### Task statement
The material below contains a line with "localparam int SIGN" and a line with "r_wr_ptr <= 1'b0;". Copy exactly those two lines and all lines between them.

----- Data records

$ cat src/rtl/alu_pkg.sv
// rtl/alu_pkg.sv - shared flag layout and defaults for the ALU writeback stage
package alu_pkg;

    localparam int WIDTH_DEFAULT = 20;

    localparam int ZERO  = 0;
    localparam int CARRY = 1;
    localparam int SIGN  = 2;

    typedef logic [2:0] alu_flags_t;

    // Bits selected by the mask take the new value, the rest keep the old one.
    function automatic alu_flags_t merge_flags(
        input alu_flags_t old_flags,
        input alu_flags_t new_flags,
        input alu_flags_t we
    );
        return (old_flags & ~we) | (new_flags & we);
    endfunction

endpackage

$ cat src/rtl/wb_fifo2.sv
// rtl/wb_fifo2.sv - two-entry FIFO holding pending register-file writebacks
module wb_fifo2 #(
    parameter int W = 24
) (
    input  logic         clk,
    input  logic         rst_n,
    input  logic         i_push,
    input  logic         i_pop,
    input  logic [W-1:0] i_data,
    output logic [W-1:0] o_data,
    output logic [1:0]   o_count
);

    logic [W-1:0] r_mem [2];
    logic         r_wr_ptr;
    logic         r_rd_ptr;
    logic [1:0]   r_count;

    always_ff @(posedge clk or negedge rst_n) begin
        if (!rst_n) begin
            r_wr_ptr <= 1'b0;
            r_rd_ptr <= 1'b0;
            r_count  <= 2'd0;
        end else begin
            if (i_push) r_wr_ptr <= ~r_wr_ptr;
            if (i_pop)  r_rd_ptr <= ~r_rd_ptr;
            case ({i_push, i_pop})
                2'b10:   r_count <= r_count + 2'd1;
                2'b01:   r_count <= r_count - 2'd1;
                default: r_count <= r_count;
            endcase
        end
    end

    // Storage is left uncleared by reset; count gates its visibility.
    always_ff @(posedge clk) begin
        if (i_push) r_mem[r_wr_ptr] <= i_data;
    end

    assign o_data  = r_mem[r_rd_ptr];
    assign o_count = r_count;

endmodule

----------

### Solution
    localparam int SIGN  = 2;

    typedef logic [2:0] alu_flags_t;

    // Bits selected by the mask take the new value, the rest keep the old one.
    function automatic alu_flags_t merge_flags(
        input alu_flags_t old_flags,
        input alu_flags_t new_flags,
        input alu_flags_t we
    );
        return (old_flags & ~we) | (new_flags & we);
    endfunction

endpackage

$ cat src/rtl/wb_fifo2.sv
// rtl/wb_fifo2.sv - two-entry FIFO holding pending register-file writebacks
module wb_fifo2 #(
    parameter int W = 24
) (
    input  logic         clk,
    input  logic         rst_n,
    input  logic         i_push,
    input  logic         i_pop,
    input  logic [W-1:0] i_data,
    output logic [W-1:0] o_data,
    output logic [1:0]   o_count
);

    logic [W-1:0] r_mem [2];
    logic         r_wr_ptr;
    logic         r_rd_ptr;
    logic [1:0]   r_count;

    always_ff @(posedge clk or negedge rst_n) begin
        if (!rst_n) begin
            r_wr_ptr <= 1'b0;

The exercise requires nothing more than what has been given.